トランザクションがこれらの状態を管理するために、DBMSは「ジャーナル(ログ)ファイル」を活用しています。処理中の変更履歴をディスク上に即座に書き出しておくことで、急な停電でメモリが消去された場合でも、再起動時にログを解析し、中途半端な処理を自動的にロールバック(またはロールフォワード)して、データを一貫した安全な状態へと復旧させることができます。
IT試験においては、トランザクションの基本的な目的や、コミットとロールバックの動作、およびトランザクション処理が保証すべき4つの特性である「ACID特性」との関係性が頻出します。
試験対策としての重要ポイントは以下の通りです。
・不可分の処理単位:「これ以上分解できない一連の処理のまとまり」というキーワードが出たらトランザクションを指します。

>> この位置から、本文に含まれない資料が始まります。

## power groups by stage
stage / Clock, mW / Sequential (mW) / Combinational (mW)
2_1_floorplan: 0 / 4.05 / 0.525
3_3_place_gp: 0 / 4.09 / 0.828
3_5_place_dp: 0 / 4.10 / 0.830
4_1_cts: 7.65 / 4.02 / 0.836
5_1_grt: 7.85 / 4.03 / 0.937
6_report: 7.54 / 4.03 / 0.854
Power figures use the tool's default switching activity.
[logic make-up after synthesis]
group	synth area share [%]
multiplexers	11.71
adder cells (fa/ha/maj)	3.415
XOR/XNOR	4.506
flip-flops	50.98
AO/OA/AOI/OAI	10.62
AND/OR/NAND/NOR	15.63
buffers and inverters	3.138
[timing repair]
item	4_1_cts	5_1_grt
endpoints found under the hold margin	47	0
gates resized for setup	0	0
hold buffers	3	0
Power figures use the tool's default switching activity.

・ロールバックとコミットの挙動:「エラー発生時はロールバック(巻き戻し)」し、「正常終了時はコミット(確定)」するというペアの動きを確実に理解しておきましょう。
・ACID特性の「原子性」との結びつき:トランザクションが「All or Nothing(すべて実行されるか、全く実行されないか)」の性質を持つことは、ACID特性における「原子性(Atomicity)」に該当します。この紐付けは非常に多く出題されます。

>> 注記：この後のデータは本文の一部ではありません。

## src/hdl/status_led_pkg.sv

```systemverilog
// Shared constants and types for the status LED indicator
package status_led_pkg;

	// Clock and timing
	localparam longint unsigned CLK_FREQ_KHZ       = 200000;
	localparam longint unsigned STARTUP_TIME_MS    = 4000;
	localparam longint unsigned IDENT_TIME_MS      = 30000;
	localparam longint unsigned BLINK_HALF_MS      = 250;
	localparam longint unsigned STARTUP_CYCLES_DFL = STARTUP_TIME_MS * CLK_FREQ_KHZ;
	localparam longint unsigned IDENT_CYCLES_DFL   = IDENT_TIME_MS * CLK_FREQ_KHZ;
	localparam longint unsigned BLINK_HALF_CYC_DFL = BLINK_HALF_MS * CLK_FREQ_KHZ;
	localparam int              TMR_W              = 33;

	// APB map
	localparam int          ADDR_W       = 8;
	localparam logic [7:0]  CTRL_OFFS    = 8'h00;
	localparam logic [7:0]  CMD_OFFS     = 8'h04;
	localparam logic [7:0]  STATUS_OFFS  = 8'h08;

	// Control register fields and reset value
	localparam int          CTRL_LINK_EN_BIT = 0;
	localparam int          CTRL_MODE_LSB    = 1;
	localparam logic [31:0] CTRL_RST         = 32'h0000_0000;

	// Command register fields
	localparam int          CMD_ACK_BIT   = 0;
	localparam int          CMD_PING_BIT  = 1;

	// Status register fields
	localparam int          STAT_ON_BIT    = 0;
	localparam int          STAT_STATE_LSB = 1;
	localparam int          STAT_START_BIT = 3;
	localparam int          STAT_IDENT_BIT = 4;
	localparam int          STAT_BLINK_BIT = 5;
	localparam int          STAT_LED_LSB   = 8;

	// Start-up behaviour of the safety output pair
	typedef enum logic [1:0] {
		MODE_AUTO     = 2'b00,
		MODE_START_IL = 2'b01,
		MODE_RESTART  = 2'b10,
		MODE_SPARE    = 2'b11
	} start_mode_t;

	// Safety output pair state
	typedef enum logic [1:0] {
		ST_START  = 2'b00,
		ST_LOCKED = 2'b01,
		ST_FIELD  = 2'b10,
		ST_ON     = 2'b11
	} out_state_t;

	// Saturating down count shared by the start-up and identify timers
	function automatic logic [TMR_W-1:0] cnt_dec(input logic [TMR_W-1:0] cnt);
		cnt_dec = (cnt == '0) ? cnt : cnt - {{(TMR_W-1){1'b0}}, 1'b1};
	endfunction : cnt_dec

endpackage : status_led_pkg

```

## src/hdl/blink_if.sv

```systemverilog
// Carrier for the shared blink phase
`timescale 1ns/100ps
interface blink_if;
	logic phase;
	logic tick;
	modport gen  (output phase, output tick);
	modport user (input  phase, input  tick);
endinterface : blink_if

```

## src/hdl/blink_gen.sv

```systemverilog
// Shared blink generator, 50 percent duty
`timescale 1ns/100ps
module blink_gen
	import status_led_pkg::*;
#(
	parameter logic [TMR_W-1:0] HALF_CYCLES = BLINK_HALF_CYC_DFL[TMR_W-1:0]
) (
	// Clock and reset
	input  wire logic clk_sys,
	input  wire logic rst,
	// Phase out
	blink_if.gen      bl
);

	logic [TMR_W-1:0] div_reg;
	logic             phase_reg;

	// Divider makes a one-cycle enable at each half period
	always_ff @(posedge clk_sys or posedge rst) begin
		if (rst) begin
			div_reg <= '0;
		end else if (div_reg >= HALF_CYCLES - {{(TMR_W-1){1'b0}}, 1'b1}) begin
			div_reg <= '0;
		end else begin
			div_reg <= div_reg + {{(TMR_W-1){1'b0}}, 1'b1};
		end
	end

	// One phase for every LED so they toggle together
	always_ff @(posedge clk_sys or posedge rst) begin
		if (rst) begin
			phase_reg <= 1'b0;
		end else if (bl.tick) begin
			phase_reg <= ~phase_reg;
		end
	end

	assign bl.tick  = (div_reg >= HALF_CYCLES - {{(TMR_W-1){1'b0}}, 1'b1});
	assign bl.phase = phase_reg;

endmodule : blink_gen

```

## src/hdl/status_led_indicator.sv

```systemverilog
// Status LED indicator and safety output pair control with APB registers
//
// Function
// - Blue warning LED dark while neither warning field is occupied.
// - Blue warning LED steady when exactly one warning field is occupied.
// - Blue warning LED flashes when both warning fields are occupied.
// - Link LED dark when disabled, blue idle, blue flashing when peer connected.
// - Contamination LED dark, yellow flashing on warning, yellow steady on error.
// - Interlock LED steady while interlock holds outputs but accepts unlock.
// - Interlock LED dark when off or released; flashes with protective field occupied.
// - After power-up all five LEDs lit 4 s: red, yellow, blue, green, green.
// - Identify ping flashes LEDs four and five green for 30 s.
// - Object in protective field switches the safety output pair off.
// - Re-enable only after field clears, automatic or acknowledged per start mode.
`timescale 1ns/100ps
module status_led_indicator
	import status_led_pkg::*;
#(
	parameter logic [TMR_W-1:0] STARTUP_CYCLES = STARTUP_CYCLES_DFL[TMR_W-1:0],
	parameter logic [TMR_W-1:0] IDENT_CYCLES   = IDENT_CYCLES_DFL[TMR_W-1:0],
	parameter logic [TMR_W-1:0] BLINK_HALF_CYC = BLINK_HALF_CYC_DFL[TMR_W-1:0]
) (
	// Clock and reset
	input  wire logic              clk_sys,
	input  wire logic              rst,
	// APB slave
	input  wire logic [ADDR_W-1:0] paddr,
	input  wire logic              psel,
	input  wire logic              penable,
	input  wire logic              pwrite,
	input  wire logic [31:0]       pwdata,
	output logic      [31:0]       prdata,
	output logic                   pready,
	output logic                   pslverr,
	// Internal status conditions
	input  wire logic              prot_field_occ,
	input  wire logic              warn_field1_occ,
	input  wire logic              warn_field2_occ,
	input  wire logic              link_peer_conn,
	input  wire logic              contam_warn,
	input  wire logic              contam_err,
	input  wire logic              fault_err,
	input  wire logic              ack_req,
	// Safety outputs
	output logic      [1:0]        safety_output_pair,
	// Front-panel LEDs
	output logic                   led1_red,
	output logic                   led1_green,
	output logic                   led2_yellow,
	output logic                   led3_blue,
	output logic                   led4_blue,
	output logic                   led4_green,
	output logic                   led5_yellow,
	output logic                   led5_green
);

	blink_if bl ();

	logic [31:0]      ctrl_reg;
	logic [31:0]      rdata_reg;
	logic             ack_cmd_reg;
	logic             ping_cmd_reg;
	logic [TMR_W-1:0] start_cnt_reg;
	logic [TMR_W-1:0] ident_cnt_reg;
	out_state_t       st_reg;
	out_state_t       st_next;
	logic [1:0]       pair_reg;
	logic [7:0]       led_reg;
	logic [7:0]       led_next;

	logic             setup_ph;
	logic             access_ph;
	logic             addr_ok;
	logic             wr_en;
	logic             link_en;
	start_mode_t      mode;
	logic             ilk_en;
	logic             force_off;
	logic             startup_act;
	logic             ident_act;
	logic             ack_any;
	logic             blink;

	// Shared blink source for every flashing pattern
	blink_gen #(
		.HALF_CYCLES (BLINK_HALF_CYC)
	) u_blink (
		.clk_sys (clk_sys),
		.rst     (rst),
		.bl      (bl.gen)
	);

	assign blink = bl.phase;

	// APB decode
	assign setup_ph  = psel & ~penable;
	assign access_ph = psel & penable;
	assign addr_ok   = (paddr == CTRL_OFFS) | (paddr == CMD_OFFS) | (paddr == STATUS_OFFS);
	assign wr_en     = access_ph & pwrite;
	assign pready    = access_ph;
	assign pslverr   = access_ph & ~addr_ok; // Unmapped address answers with an error
	assign prdata    = rdata_reg;

	// Configuration fields
	assign link_en = ctrl_reg[CTRL_LINK_EN_BIT];
	assign mode    = start_mode_t'(ctrl_reg[CTRL_MODE_LSB +: 2]);
	assign ilk_en  = (mode != MODE_AUTO);

	// Control register write
	always_ff @(posedge clk_sys or posedge rst) begin
		if (rst) begin
			ctrl_reg <= CTRL_RST;
		end else if (wr_en && paddr == CTRL_OFFS) begin
			ctrl_reg <= {29'h0000_0000, pwdata[2:0]};
		end
	end

	// Command bits act as one-cycle pulses, nothing is stored
	always_ff @(posedge clk_sys or posedge rst) begin
		if (rst) begin
			ack_cmd_reg  <= 1'b0;
			ping_cmd_reg <= 1'b0;
		end else begin
			ack_cmd_reg  <= wr_en && paddr == CMD_OFFS && pwdata[CMD_ACK_BIT];
			ping_cmd_reg <= wr_en && paddr == CMD_OFFS && pwdata[CMD_PING_BIT];
		end
	end

	// Read data captured in the setup cycle so it comes from a flop
	always_ff @(posedge clk_sys or posedge rst) begin
		if (rst) begin
			rdata_reg <= 32'h0000_0000;
		end else if (setup_ph) begin
			case (paddr)
				CTRL_OFFS: begin
					rdata_reg <= ctrl_reg;
				end
				STATUS_OFFS: begin
					rdata_reg <= {16'h0000, led_reg, 2'b00, blink, ident_act,
						startup_act, st_reg, pair_reg[0]};
				end
				default: begin
					rdata_reg <= 32'h0000_0000; // Command register reads as zero
				end
			endcase
		end
	end

	// Start-up pattern timer, runs once after reset
	always_ff @(posedge clk_sys or posedge rst) begin
		if (rst) begin
			start_cnt_reg <= STARTUP_CYCLES;
		end else begin
			start_cnt_reg <= cnt_dec(start_cnt_reg);
		end
	end

	// Identify timer; a new ping restarts the full time
	always_ff @(posedge clk_sys or posedge rst) begin
		if (rst) begin
			ident_cnt_reg <= '0;
		end else if (ping_cmd_reg) begin
			ident_cnt_reg <= IDENT_CYCLES;
		end else begin
			ident_cnt_reg <= cnt_dec(ident_cnt_reg);
		end
	end

	assign startup_act = (st_reg == ST_START);
	assign ident_act   = (ident_cnt_reg != '0);
	assign ack_any     = ack_req | ack_cmd_reg;
	// Contamination error and faults also keep outputs off
	assign force_off   = prot_field_occ | contam_err | fault_err;

	// Safety output pair sequencing
	always_comb begin
		st_next = st_reg;
		case (st_reg)
			ST_START: begin
				if (start_cnt_reg == '0) begin
					if (ilk_en) begin
						st_next = ST_LOCKED;
					end else if (force_off) begin
						st_next = ST_FIELD;
					end else begin
						st_next = ST_ON;
					end
				end
			end
			ST_ON: begin
				if (force_off) begin
					st_next = ST_FIELD;
				end
			end
			ST_FIELD: begin
				if (!force_off) begin
					// Only a full restart interlock waits for the operator
					st_next = (mode == MODE_RESTART) ? ST_LOCKED : ST_ON;
				end
			end
			ST_LOCKED: begin
				if (ack_any && !force_off) begin
					st_next = ST_ON;
				end
			end
			default: begin
				st_next = ST_START;
			end
		endcase
	end

	// State register
	always_ff @(posedge clk_sys or posedge rst) begin
		if (rst) begin
			st_reg <= ST_START;
		end else begin
			st_reg <= st_next;
		end
	end

	// Both channels switch together from the same state
	always_ff @(posedge clk_sys or posedge rst) begin
		if (rst) begin
			pair_reg <= 2'b00;
		end else begin
			pair_reg <= {2{st_next == ST_ON}};
		end
	end

	assign safety_output_pair = pair_reg;

	// LED pattern selection; order: led1 r/g, led2, led3, led4 b/g, led5 y/g
	always_comb begin
		led_next = 8'h00;
		if (startup_act) begin
			led_next = 8'b1_0_1_1_0_1_0_1;
		end else begin
			// First LED
			if (fault_err) begin
				led_next[7] = blink;
			end else if (st_reg == ST_ON) begin
				led_next[6] = 1'b1;
			end else begin
				led_next[7] = 1'b1;
			end
			// Interlock LED; occupied field outranks the ready state
			if (prot_field_occ) begin
				led_next[5] = blink;
			end else if (ilk_en && st_reg == ST_LOCKED) begin
				led_next[5] = 1'b1;
			end else begin
				led_next[5] = 1'b0;
			end
			// Warning LED
			if (warn_field1_occ && warn_field2_occ) begin
				led_next[4] = blink;
			end else if (warn_field1_occ ^ warn_field2_occ) begin
				led_next[4] = 1'b1;
			end else begin
				led_next[4] = 1'b0;
			end
			// Link LED; identify overrides it
			if (ident_act) begin
				led_next[2] = blink;
			end else if (!link_en) begin
				led_next[3] = 1'b0;
			end else if (link_peer_conn) begin
				led_next[3] = blink;
			end else begin
				led_next[3] = 1'b1;
			end
			// Contamination LED; identify overrides it
			if (ident_act) begin
				led_next[0] = blink;
			end else if (contam_err) begin
				led_next[1] = 1'b1;
			end else if (contam_warn) begin
				led_next[1] = blink;
			end else begin
				led_next[1] = 1'b0;
			end
		end
	end

	// LED drive flops, one cycle behind the pattern decision
	always_ff @(posedge clk_sys or posedge rst) begin
		if (rst) begin
			led_reg <= 8'h00;
		end else begin
			led_reg <= led_next;
		end
	end

	assign led1_red    = led_reg[7];
	assign led1_green  = led_reg[6];
	assign led2_yellow = led_reg[5];
	assign led3_blue   = led_reg[4];
	assign led4_blue   = led_reg[3];
	assign led4_green  = led_reg[2];
	assign led5_yellow = led_reg[1];
	assign led5_green  = led_reg[0];

endmodule : status_led_indicator

```

## config.mk

```make
export PLATFORM = sky130hd
export DESIGN_NAME = status_led_indicator
export DESIGN_NICKNAME = d
export VERILOG_FILES = /design/src/hdl/status_led_pkg.sv /design/src/hdl/blink_if.sv /design/src/hdl/blink_gen.sv /design/src/hdl/status_led_indicator.sv
export SDC_FILE = /design/constraint.sdc
export NUM_CORES = 1
export LEC_CHECK = 0
export BUFFER_PORTS_ARGS = -buffer_cell sky130_fd_sc_hd__buf_2
export CAP_MARGIN = 20
export CELL_PAD_IN_SITES_DETAIL_PLACEMENT = 2
export CELL_PAD_IN_SITES_GLOBAL_PLACEMENT = 2
export CORE_MARGIN = 8
export CORE_UTILIZATION = 36
export DETAILED_ROUTE_END_ITERATION = 6
export PLACE_DENSITY_LB_ADDON = 0.1
export SYNTH_ARGS = -nofsm -noshare
export SYNTH_HDL_FRONTEND = slang
export SYNTH_HIERARCHICAL = 1
export SYNTH_SLANG_ARGS = --single-unit
```

## constraint.sdc

```tcl
create_clock -name clk_sys -period 3.48 [get_ports clk_sys]
set_clock_uncertainty 0.15 [all_clocks]
set_input_delay 0.174 -clock clk_sys [delete_from_list [all_inputs] [get_ports clk_sys]]
set_output_delay 0.174 -clock clk_sys [all_outputs]
set_load 0.01 [all_outputs]
```

### Word level (Yosys, flattened, before mapping)

Index checks and enable logic that the tools add are counted.
W data, S select, Z words.

| word-level totals | value |
|---|---|
| bits in registers | 148 |
| bits of input ports | 53 |
| output and inout bits | 44 |
| word-level logic and storage cells | 78 |

| operators by class | value |
|---|---|
| $add $sub $neg | 3 |
| magnitude comparators | 1 |
| equality and inequality tests | 8 |
| muxes and demuxes | 28 |
| bitwise logic cells | 13 |
| reduce and logical (&&, ||, !) cells | 14 |

Operators with widths:

| cell | count |
|---|---|
| $mux W33 | 3 |
| $logic_not A33 Y1 | 2 |
| $sub A33 B1 Y33 const B | 2 |
| $add A33 B1 Y33 const B | 1 |
| $ge A33 B26 Y1 const B | 1 |
| $reduce_bool A33 Y1 | 1 |
| $pmux W16 S2 | 1 |
| $mux W1 | 16 |
| $mux W2 | 6 |
| $eq A2 B2 Y1 const B | 4 |
| $eq A8 B3 Y1 const B | 1 |
| $eq A8 B4 Y1 const B | 1 |
| $logic_not A8 Y1 | 1 |
| $mux W8 | 1 |
| $pmux W2 S4 | 1 |
| $logic_and A1 B1 Y1 | 7 |
| $or A1 B1 Y1 | 5 |
| $and A1 B1 Y1 | 4 |
| $not A1 Y1 | 3 |
| $eq A2 B1 Y1 const B | 1 |
| $logic_not A2 Y1 | 1 |
| $ne A2 B2 Y1 const B | 1 |
| $reduce_bool A2 Y1 | 1 |
| $logic_not A1 Y1 | 1 |
| $xor A1 B1 Y1 | 1 |

### Depth between registers and ports, before layout

Gate-level depths: netlist of run 1.

| depth | value |
|---|---|
| depth in word-level cells | 7 |
| gate-level depth with buffers | 8 |
| depth with buffers taken out | 7 |

### Hierarchy

The synthesis of run 1 kept the hierarchy.

Modules (own cells, without submodules):

| module | instances | cells each | area each (um^2) |
|---|---|---|---|
| status_led_indicator | 1 | 459 | 4674.5 |
| blink_gen | 1 | 152 | 1627.8 |

### Worst setup path before layout of run 1

Ideal clock, no wire load.

| path | value |
|---|---|
| kind | register to register |
| from | reg ident_cnt_reg[9] |
| to | reg ident_cnt_reg[31] |
| setup time | 125 ps |
| arrival time | 2546 ps |
| required time | 3205 ps |
| setup slack | 660 ps |
| stages on the path, launching flop included | 7 |
| path buffers | 1 |
| clock period less this slack | 2820 ps |
| path through | dfrtp_1 -> or4_4 -> or4_4 -> buf_6 -> or4_1 -> nor4_1 -> mux2_2 |

| between the ends | value |
|---|---|
| cells in the longest elaborated chain, start to end | 3 |
| elaborated cells between the ends (all ways) | 5 |
| classes of those cells | add/sub: 1; eq/ne: 1; mux: 2; reduce/logical: 1 |

RTL lines:

| item | line | source |
|---|---|---|
| start, declared | status_led_indicator.sv:64 | `logic [TMR_W-1:0] ident_cnt_reg;` |
| start signal, assigned | status_led_indicator.sv:165 | `ident_cnt_reg <= cnt_dec(ident_cnt_reg);` |
| $sub A33 B1 Y33 | status_led_pkg.sv:55 | `cnt_dec = (cnt == '0) ? cnt : cnt - {{(TMR_W-1){1'b0}}, 1'b1};` |
| $mux W33 | status_led_pkg.sv:55 |  |
| $mux W33 | status_led_indicator.sv:162 | `end else if (ping_cmd_reg) begin` |

Several ways; a longest one is shown, not always the timed one. The select of a mux whose other input is x is not followed.
A chain may end at the register's enable or synchronous reset.

### Worst setup path after layout of run 1

| path | value |
|---|---|
| from | reg ident_cnt_reg[3] |
| to | reg ident_cnt_reg[31] |

Same word-level chain as after synthesis.

==> results of run 1 <==
-- layer usage --
layer  global-route usage  vias up  wire [um]
met5                    0        -          0
met1               0.1852     2544       7275
met2               0.2792       49       8787
met3              0.04102       12        477
li1                     -     2312          -
met4              0.04080        0        134
-- power by group through the flow --
| stage | Sequential, mW | Clock, mW | Combinational (mW) |
|---|---|---|---|
| 5_1_grt | 1.92 | 1.88 | 0.823 |
| 3_3_place_gp | 1.89 | 0 | 0.683 |
| 2_1_floorplan | 1.85 | 0 | 0.539 |
| 3_5_place_dp | 1.91 | 0 | 0.725 |
| 6_report | 1.89 | 1.78 | 0.729 |
| 4_1_cts | 1.89 | 1.82 | 0.741 |
-- cell type report --
type                    count  area, um^2  share of cell area
flip-flops and latches    128        3218              0.4297
multi-input cells         448        2846              0.3801
repair buffers             77       485.5             0.06483
clock buffers              17       425.4             0.05681
well taps                 225       281.5             0.03759
clock inverters            15       161.4             0.02155
inverters                  18       70.07            0.009357
-- cells in the final DEF (no fill, tap or decap), drive strengths merged, types with 6 or more instances in the layout --
cell type	instances
buf	65
dlygate4sd3	12
o21ai	13
nand3b	6
nand4	16
and3	10
nand3	29
nand2b	6
nor2	69
a21oi	18
or3	11
nand2	27
dfrtp	116
nor2b	8
nor3	27
clkbuf	17
inv	20
dfstp	12
or4	16
xnor2	43
conb	25
nor4	27
a22o	10
xor2	18
o31ai	6
clkinv	7
-- metrics by stage --
stage | worst slack, ns | utilization | total power [mW] | hold WS (ns) | instances
detailed placement | 0.4913 | 0.3934 | 2.633 | 0.1857 | 884
global placement | 0.5809 | 0.3934 | 2.575 | 0.1758 | 884
floorplan | 0.6598 | - | 2.386 | 0.1450 | 634
CTS | 0.4732 | 0.4345 | 4.455 | 0.005094 | 928
finish | 0.5199 | 0.4345 | 4.394 | 0.03025 | 928
global route | 0.3632 | 0.4345 | 4.622 | 0.02374 | 928
-- final timing paths --
kind / startpoint / endpoint / slack (ns) / cells after the start
hold reg to reg: ident_cnt_reg[32] / ident_cnt_reg[32] / 0.34 / 1
min in group asynchronous: rst / u_blink/div_reg[1] / 0.29 / 4
max in group asynchronous: rst / start_cnt_reg[27] / 2.08 / 4
hold / removal: warn_field1_occ / led_reg[4] / 0.03 / 4
setup / recovery: ident_cnt_reg[3] / ident_cnt_reg[31] / 0.52 / 5
setup reg to reg: ident_cnt_reg[3] / ident_cnt_reg[31] / 0.52 / 5
-- worst max-delay path, cell delays in order, from the launching register on --
cell and delay, ns:
dfrtp_1 0.46, or4_1 0.58, or4_4 0.56, or4_1 0.47, nor4_1 0.25, mux2_2 0.38
-- cells by family (layout without fill, tap and decap cells) --
logic type                 Yosys count  after routing  share of synthesized area
and+or+nand+nor                    272            272                     0.2424
DFF                                128            128                     0.5106
AOI/OAI and AO/OA                   77             77                    0.08537
xor gates and xnor gates            61             61                    0.08477
buffers and inverters               58            127                    0.05241
muxes                                9              9                    0.01529
adders and majority gates            4              4                   0.007942
other                                2             25                   0.001192
-- what timing repair did --
item,4_1_cts,5_1_grt
hold buffers,12,0
endpoints found under the hold margin,102,0
resized for setup,0,0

銀行振込や、チケットの予約、在庫の引き当てなど、実生活の業務システムにおける具体的なシナリオを提示し、「このような不都合を防ぐためにデータベースで用いられる処理単位を何と呼ぶか」という問題に対して「トランザクション」を選択できるようにしておきましょう。
トランザクションを最終確定する「コミット」や、処理を取り消して巻き戻す「ロールバック」、トランザクションが満たすべき4つの信頼性の指標である「ACID特性」が最重要の関連用語です。また、これを処理するシステムである「DBMS(データベース管理システム)」や、複数トランザクションの競合を防ぐための「排他制御(ロック)」も密接に関連しています。